What follows belongs to an exercise in optimizing a design on an open flow for small area and a short achievable clock period; a production flow would make more cautious choices.
The RTL was checked by simulation tests, not by an equivalence proof against the original design.
Power is estimated from default activity; no workload was simulated.

==> run Y <==
## lane_symbol_path
module lane_symbol_path (
    input  wire        clk,
    input  wire        rst,            
    input  wire        rx_valid,       
    input  wire [19:0] rx_bits,
    input  wire        cdr_lock,       
    input  wire        comma_align,    
    input  wire        bitslip,        
    input  wire        decode_check,   
    output reg         tx_valid,       
    output reg  [19:0] tx_bits,        
    output reg  [1:0]  code_err,       
    output reg  [1:0]  disp_err,       
    output reg         sym_lock,       
    output reg  [3:0]  word_phase      
);
==> flow/config.mk <==
export PLATFORM = sky130hd
export DESIGN_NAME = lane_symbol_path
export DESIGN_NICKNAME = lane_symbol_path
export VERILOG_FILES = /design/flow/design.v
export SDC_FILE = /design/flow/constraint.sdc
export NUM_CORES = 4
export LEC_CHECK = 0
export CAP_MARGIN = 20
export CORE_MARGIN = 2
export CORE_UTILIZATION = 70
export PLACE_DENSITY = 0.75
export SLEW_MARGIN = 20
==> flow/constraint.sdc <==
create_clock -name core_clock -period 34.0 [get_ports {clk}]
set_input_delay 6.8000 -clock core_clock [delete_from_list [all_inputs] [get_ports {clk}]]
set_output_delay 6.8000 -clock core_clock [all_outputs]
set_load 0.01 [all_outputs]
standard.sh (not shown) runs the stock make flow with config.mk's settings and CLKGATE_MAP_FILE= SYNTH_SCRIPT=/design/flow/synth_recipe.tcl, a recipe that flattens the netlist after the stock synthesis.
==> flow/flow/run.sh <==
#!/bin/bash
# Layout flow: the standard ORFS flow (standard.sh, all steps), with
#  - an area-oriented ABC mapping script for the synthesis's logic mapping
#    (abc_area_map.script; the registers are mapped as in the standard
#    synthesis, before ABC),
#  - plain buffers (buf_2) instead of delay buffers on the ports,
#  - a smaller clock tree: clkbuf_8 buffers, no dummy loads.
# The clock period and constraints are the standard flow's (constraint.sdc, config.mk).
# Each tool's output is in orfs/logs/; make's own output in orfs_flow.log.
set -euo pipefail
W=$(pwd)
rm -rf "$W/scripts_local"
cp -r "$FLOW_HOME/scripts" "$W/scripts_local"
cp "$W/flow/abc_area_map.script" "$W/scripts_local/abc_speed.script"
export SCRIPTS_DIR="$W/scripts_local"
export BUFFER_PORTS_ARGS="-buffer_cell sky130_fd_sc_hd__buf_2"
export CTS_ARGS="-sink_clustering_enable -repair_clock_nets -buf_list sky130_fd_sc_hd__clkbuf_8 -root_buf sky130_fd_sc_hd__clkbuf_8 -dont_use_dummy_load -sink_clustering_size 20 -sink_clustering_max_diameter 100"
bash standard.sh > "$W/orfs_flow.log" 2>&1
==> flow/flow/abc_area_map.script <==
strash
dc2
dch -f
amap
topo
buffer -c
dnsize -c
==> run K (differences from run Y) <==
--- a/flow/design.v
+++ b/flow/design.v
@@ -13,39 +13,44 @@
     output reg  [1:0]  disp_err,       
     output reg         sym_lock,       
     output reg  [3:0]  word_phase      
 );
     function [3:0] group_info(input [9:0] c);
         reg a, b, cc, d, e, i, f, g, h, j;
-        reg s1, c1, s2, c2, s3, c3;
-        reg x0, x1, x2, y0, y1, y2, z0, z1, z2;
+        reg [3:0] na, nd, nf;       
         reg [6:0] q6;               
         reg [4:0] q4;               
         reg k28n, k28p, kx7n, kx7p;
         reg xm, xp, ym, yp, bm, bp, pm, am, pp, ap;
         reg vn, vp, hi, n5;
         begin
             {j, h, g, f, i, e, d, cc, b, a} = c;
-            {c1, s1} = {1'b0, a} + {1'b0, b} + {1'b0, cc};
-            {c2, s2} = {1'b0, d} + {1'b0, e} + {1'b0, i};
-            {c3, s3} = {1'b0, f} + {1'b0, g} + {1'b0, h};
-            x2 = s1 & s2;  x1 = s1 ^ s2;  x0 = !s1 & !s2;
-            y2 = c1 & c2;  y1 = c1 ^ c2;  y0 = !c1 & !c2;
-            q6[0] = x0 & y0;
-            q6[1] = x1 & y0;
-            q6[2] = (x2 & y0) | (x0 & y1);
-            q6[3] = x1 & y1;
-            q6[4] = (x2 & y1) | (x0 & y2);
-            q6[5] = x1 & y2;
-            q6[6] = x2 & y2;
-            z2 = s3 & j;  z1 = s3 ^ j;  z0 = !s3 & !j;
-            q4[0] = z0 & !c3;
-            q4[1] = z1 & !c3;
-            q4[2] = (z2 & !c3) | (z0 & c3);
-            q4[3] = z1 & c3;
-            q4[4] = z2 & c3;
+            na[0] = !a & !b & !cc;
+            na[1] = (a & !b & !cc) | (!a & b & !cc) | (!a & !b & cc);
+            na[2] = (a & b & !cc) | (a & !b & cc) | (!a & b & cc);
+            na[3] = a & b & cc;
+            nd[0] = !d & !e & !i;
+            nd[1] = (d & !e & !i) | (!d & e & !i) | (!d & !e & i);
+            nd[2] = (d & e & !i) | (d & !e & i) | (!d & e & i);
+            nd[3] = d & e & i;
+            nf[0] = !f & !g & !h;
+            nf[1] = (f & !g & !h) | (!f & g & !h) | (!f & !g & h);
+            nf[2] = (f & g & !h) | (f & !g & h) | (!f & g & h);
+            nf[3] = f & g & h;
+            q6[0] = na[0] & nd[0];
+            q6[1] = (na[1] & nd[0]) | (na[0] & nd[1]);
+            q6[2] = (na[2] & nd[0]) | (na[1] & nd[1]) | (na[0] & nd[2]);
+            q6[3] = (na[3] & nd[0]) | (na[2] & nd[1]) | (na[1] & nd[2]) | (na[0] & nd[3]);
+            q6[4] = (na[3] & nd[1]) | (na[2] & nd[2]) | (na[1] & nd[3]);
+            q6[5] = (na[3] & nd[2]) | (na[2] & nd[3]);
+            q6[6] = na[3] & nd[3];
+            q4[0] = nf[0] & !j;
+            q4[1] = (nf[1] & !j) | (nf[0] & j);
+            q4[2] = (nf[2] & !j) | (nf[1] & j);
+            q4[3] = (nf[3] & !j) | (nf[2] & j);
+            q4[4] = nf[3] & j;
             hi = q6[6] | (q6[5] & !q4[0]) | (q6[4] & (q4[2] | q4[3] | q4[4])) |
                  (q6[3] & (q4[3] | q4[4])) | (q6[2] & q4[4]);
             n5 = (q6[5] & q4[0]) | (q6[4] & q4[1]) | (q6[3] & q4[2]) |
                  (q6[2] & q4[3]) | (q6[1] & q4[4]);
             xm = q6[3] & !(!a & !b & !cc);        
             xp = q6[4] & !(a & b & cc & d);       
@@ -82,21 +87,17 @@
     reg        b_rx_rd;        
     reg        b_rx_known;
     reg        b_out_rd;
     reg        kill;           
     wire        take   = rx_valid && have_prev;
     wire [25:0] window = {rx_bits[5:0], prev_word};
-    reg  [24:0] dif;
     reg  [19:0] cf;
     integer     s;
-    always @(*) begin
-        for (s = 0; s < 25; s = s + 1)
-            dif[s] = window[s] ^ window[s+1];
+    always @(*)
         for (s = 0; s < 20; s = s + 1)
-            cf[s] = !dif[s] && dif[s+1] && !(|dif[s+2 +: 4]);
-    end
+            cf[s] = (window[s +: 7] == 7'b1111100) || (window[s +: 7] == 7'b0000011);
     reg  [3:0]  pres, eqp, eqo;
     reg  [2:0]  qi [0:3];      
     reg  [4:0]  blk;
     integer     b;
     always @(*) begin
         for (b = 0; b < 4; b = b + 1) begin
@@ -172,21 +173,18 @@
         end
     end
     wire [38:0] win_full = {rx_bits[18:0], prev_word};
     wire [23:0] sh5      = n_half ? win_full[28:5] : win_full[23:0];
     reg  [19:0] groups;
     integer     m;
+    wire [4:0]  sel_oh = rst ? 5'b00000 : (5'b00001 << n_idx);
     always @(*)
         for (m = 0; m < 20; m = m + 1)
-            case (n_idx)
-                3'd0:    groups[m] = sh5[m];
-                3'd1:    groups[m] = sh5[m+1];
-                3'd2:    groups[m] = sh5[m+2];
-                3'd3:    groups[m] = sh5[m+3];
-                default: groups[m] = sh5[m+4];
-            endcase
+            groups[m] = (sel_oh[0] & sh5[m])   | (sel_oh[1] & sh5[m+1]) |
+                        (sel_oh[2] & sh5[m+2]) | (sel_oh[3] & sh5[m+3]) |
+                        (sel_oh[4] & sh5[m+4]);
     reg [9:0]  grp;
     reg        vn, vp, unb, hi, inr, fwd;
     reg        a_rx_rd, a_rx_known, a_out_rd;
     integer    k;
     always @(*) begin
         a_rx_rd    = b_rx_rd;
@@ -219,25 +217,27 @@
     end
     always @(*)
         word_phase = ph_half ? {1'b0, ph_idx} + 4'd5 : {1'b0, ph_idx};
     always @(posedge clk)
         if (rx_valid)
             prev_word <= rx_bits;
+    always @(posedge clk)
+        if (rst || take)
+            grp_q <= groups;
     always @(posedge clk) begin
         if (rst) begin
             have_prev   <= 1'b0;
             sym_lock    <= 1'b0;
             have_bnd    <= 1'b0;
             ph_half     <= 1'b0;
             ph_idx      <= 3'd0;
             good_cnt    <= 1'b0;
             oph_half    <= 1'b0;
             oph_idx     <= 3'd0;
             oth_cnt     <= 2'd0;
             tx_valid    <= 1'b0;
-            grp_q       <= 20'd0;
             dc_q        <= 1'b0;
             b_rx_rd     <= 1'b0;
             b_rx_known  <= 1'b0;
             b_out_rd    <= 1'b0;
             kill        <= 1'b0;
         end else begin
@@ -250,13 +250,12 @@
             oph_idx    <= n_oidx;
             oth_cnt    <= n_oth_cnt;
             tx_valid   <= take;
             if (rx_valid)
                 have_prev <= 1'b1;
             if (take) begin
-                grp_q      <= groups;
                 dc_q       <= decode_check;
                 b_rx_rd    <= a_rx_rd;
                 b_rx_known <= a_rx_known && !kill;
                 b_out_rd   <= a_out_rd;
                 kill       <= 1'b0;
             end else if (!decode_check) begin
==> flow/flow/abc_area_map.script (replaced) <==
strash
dc2
dch -f
amap
topo
Settings changed: CORE_UTILIZATION 70 to 40, PLACE_DENSITY 0.75 to unset, SLEW_MARGIN 20 to 60.
==> run D (differences from run Y) <==
--- a/flow/design.v
+++ b/flow/design.v
@@ -13,61 +13,50 @@
     output reg  [1:0]  disp_err,       
     output reg         sym_lock,       
     output reg  [3:0]  word_phase      
 );
     function [3:0] group_info(input [9:0] c);
         reg a, b, cc, d, e, i, f, g, h, j;
-        reg s1, c1, s2, c2, s3, c3;
-        reg x0, x1, x2, y0, y1, y2, z0, z1, z2;
-        reg [6:0] q6;               
-        reg [4:0] q4;               
+        reg s1, c1, s2, c2, s3, c3, s4, c4, s5, c5;
+        reg w2, w3, w4, bal4;
         reg k28n, k28p, kx7n, kx7p;
         reg xm, xp, ym, yp, bm, bp, pm, am, pp, ap;
         reg vn, vp, hi, n5;
+        reg [2:0] tw;
         begin
             {j, h, g, f, i, e, d, cc, b, a} = c;
             {c1, s1} = {1'b0, a} + {1'b0, b} + {1'b0, cc};
             {c2, s2} = {1'b0, d} + {1'b0, e} + {1'b0, i};
             {c3, s3} = {1'b0, f} + {1'b0, g} + {1'b0, h};
-            x2 = s1 & s2;  x1 = s1 ^ s2;  x0 = !s1 & !s2;
-            y2 = c1 & c2;  y1 = c1 ^ c2;  y0 = !c1 & !c2;
-            q6[0] = x0 & y0;
-            q6[1] = x1 & y0;
-            q6[2] = (x2 & y0) | (x0 & y1);
-            q6[3] = x1 & y1;
-            q6[4] = (x2 & y1) | (x0 & y2);
-            q6[5] = x1 & y2;
-            q6[6] = x2 & y2;
-            z2 = s3 & j;  z1 = s3 ^ j;  z0 = !s3 & !j;
-            q4[0] = z0 & !c3;
-            q4[1] = z1 & !c3;
-            q4[2] = (z2 & !c3) | (z0 & c3);
-            q4[3] = z1 & c3;
-            q4[4] = z2 & c3;
-            hi = q6[6] | (q6[5] & !q4[0]) | (q6[4] & (q4[2] | q4[3] | q4[4])) |
-                 (q6[3] & (q4[3] | q4[4])) | (q6[2] & q4[4]);
-            n5 = (q6[5] & q4[0]) | (q6[4] & q4[1]) | (q6[3] & q4[2]) |
-                 (q6[2] & q4[3]) | (q6[1] & q4[4]);
-            xm = q6[3] & !(!a & !b & !cc);        
-            xp = q6[4] & !(a & b & cc & d);       
-            yp = q6[3] & !(a & b & cc);           
-            ym = q6[2] & !(!a & !b & !cc & !d);   
-            k28n = xp & e & i & !a & !b;          
-            k28p = ym & !e & !i & a & b;          
-            kx7n = (e & !i) | k28n;               
-            kx7p = (!e & i) | k28p;               
-            bm = (q4[2] & (f | g)) | (q4[3] & f & j);       
-            bp = (q4[2] & !(f & g)) | (q4[1] & !f & !j);    
-            pm = q4[3] & !j;
-            am = q4[3] & !f;
-            pp = q4[1] & j;
-            ap = q4[1] & f;
+            w3 = (s1 ^ s2) & (c1 ^ c2);
+            w4 = (s1 & s2 & (c1 ^ c2)) | (!s1 & !s2 & c1 & c2);
+            w2 = (s1 & s2 & !c1 & !c2) | (!s1 & !s2 & (c1 ^ c2));
+            k28n = !a & !b & cc & d & e & i;
+            k28p = a & b & !cc & !d & !e & !i;
+            kx7n = (e & !i & ((a & b & cc & !d) | (a & b & !cc & d) | (a & !b & cc & d) | (!a & b & cc & d))) | k28n;
+            kx7p = (!e & i & ((!a & !b & !cc & d) | (!a & !b & cc & !d) | (!a & b & !cc & !d) | (a & !b & !cc & !d))) | k28p;
+            xm = w3 & !(!a & !b & !cc);           
+            yp = w3 & !(a & b & cc);              
+            xp = w4 & !(a & b & cc & d);          
+            ym = w2 & !(!a & !b & !cc & !d);      
+            bal4 = ((f ^ g) & (h ^ j)) | ((f ~^ g) & (h ~^ j) & (f ^ h));
+            bm = (bal4 & !(!f & !g)) | (f & !g & h & j) | (f & g & !h & j);
+            bp = (bal4 & !(f & g)) | (!f & g & !h & !j) | (!f & !g & h & !j);
+            pm = f & g & h & !j;
+            am = !f & g & h & j;
+            pp = !f & !g & !h & j;
+            ap = f & !g & !h & !j;
             vn = (xm & (bm | (pm & !(e & i)) | (am & e & i))) |
                  (xp & (bp | (pp & !k28n) | (ap & kx7n)));
             vp = (yp & (bp | (pp & (e | i)) | (ap & !e & !i))) |
                  (ym & (bm | (pm & !k28p) | (am & kx7p)));
+            {c4, s4} = {1'b0, s1} + {1'b0, s2} + {1'b0, s3};
+            {c5, s5} = {1'b0, s4} + {1'b0, j};
+            tw = {2'b0, c1} + {2'b0, c2} + {2'b0, c3} + {2'b0, c4} + {2'b0, c5};
+            hi = (tw >= 3'd3);
+            n5 = (tw == 3'd2) & s5;
             group_info = {hi, !n5, vp, vn};
         end
     endfunction
     reg [19:0] prev_word;
     reg        have_prev;
     reg        ph_half;        
==> flow/run.sh (new file) <==
#!/bin/bash
# synth_recipe.tcl (not shown) runs the flow's synth.tcl, then flattens the netlist and writes it again
# the make line also repeats each setting of config.mk as NAME=value (left out here)
make -C /OpenROAD-flow-scripts/flow DESIGN_CONFIG=/design/flow/config.mk WORK_HOME=/design/flow/orfs CLKGATE_MAP_FILE= SYNTH_SCRIPT=/design/flow/synth_recipe.tcl finish
Settings changed: ABC_AREA set to 1, CORE_UTILIZATION 70 to 40, PLACE_DENSITY 0.75 to unset.
removed: flow/flow/run.sh
removed: flow/flow/abc_area_map.script
removed: flow/standard.sh
==> comparison table <==
Category of the most critical setup path: run K input port to flop; run Y flop to primary output; run D flop to primary output
Global placement routability congestion: run K 0.999; run Y 1.13; run D 0.943
Die boundary height: run K 117 um; run Y 90.7 um; run D 139 um
Run status: run K finished clean; run Y finished clean; run D finished clean
Post-Synth Adder-Cell Area: run K 1.22%; run Y 6.33%; run D 7.88%
Start point of the critical path: run K rx_bits[1]; run Y grp_q[6]; run D grp_q[2]
Met3 routed wirelength: run K 1010 um; run Y 1820 um; run D 798 um
R2R Setup Slk: run K 28280 ps; run Y 27650 ps; run D 29480 ps
Initial Util: run K 40.8%; run Y 72.5%; run D 40.8%
Top cell by count, worst path: run K sky130_fd_sc_hd__clkinv_1; run Y -; run D sky130_fd_sc_hd__nand2_1
Crit. End Element: run K flop; run Y primary output; run D primary output
Largest net degree at the start of global routing: run K 27; run Y 39; run D 44
Internal power: run K 139 uW; run Y 122 uW; run D 165 uW
Most frequently used cell type in the post-synthesis netlist: run K sky130_fd_sc_hd__nor2_1; run Y sky130_fd_sc_hd__inv_1; run D sky130_fd_sc_hd__nand2_1
Via count: run K 6124; run Y 6420; run D 7841
Crit path arrival time: run K 11860 ps; run Y 5570 ps; run D 5260 ps
Clock distribution area overhead in the final layout: run K 2.11%; run Y 2.17%; run D 3.13%
Path depth of the worst reg2reg path: run K 23; run Y 26; run D 20
Met1 Track Usage GR: run K 31.6%; run Y 44.5%; run D 30.4%
Sequential cell area share: run K 27.3%; run Y 24.5%; run D 16.9%
Clock latency at the later pin of the worst-skew pair: run K 350 ps; run Y 360 ps; run D 350 ps
Syn_nets: run K 776; run Y 829; run D 1339
Power in sequential cells: run K 93.7 uW; run Y 83.7 uW; run D 87.2 uW
Count of cell types in the netlist: run K 37; run Y 48; run D 48

static timing again, ports no longer ideal:
The flow's constraints put no driver on any port. The routed layouts listed below were extracted and timed again, unchanged, in two steps. Step 1: set_driving_cell puts a clkbuf_16 on clk and a buf_2 on each other input, an assumption about the parent block. Step 2 also shifts input and output timing later by t, the mid clock arrival at the registers, as if the neighbouring blocks saw the same clock. Three values: no drivers, after step 1, after step 2; two values: the first two.
| run | t, ns | setup slack, ns | pins driven straight from the clock port |
|---|---|---|---|
| run Y | 0.369 | 21.626 / 21.597 / 21.916 | 1 |
| run K | 0.373 | 22.207 / 22.222 / 21.849 | 1 |
| run D | 0.385 | 21.938 / 21.895 / 22.280 | 1 |
After both steps every run listed still meets setup and hold. The setup slack of run K, which loses most, moves by +0.015 ns with the drivers and by -0.358 ns with both steps.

#####

» DIRECTIONS
Your answer is a single number: the count of lines in the records holding the string "else".

» ANSWER BOX
2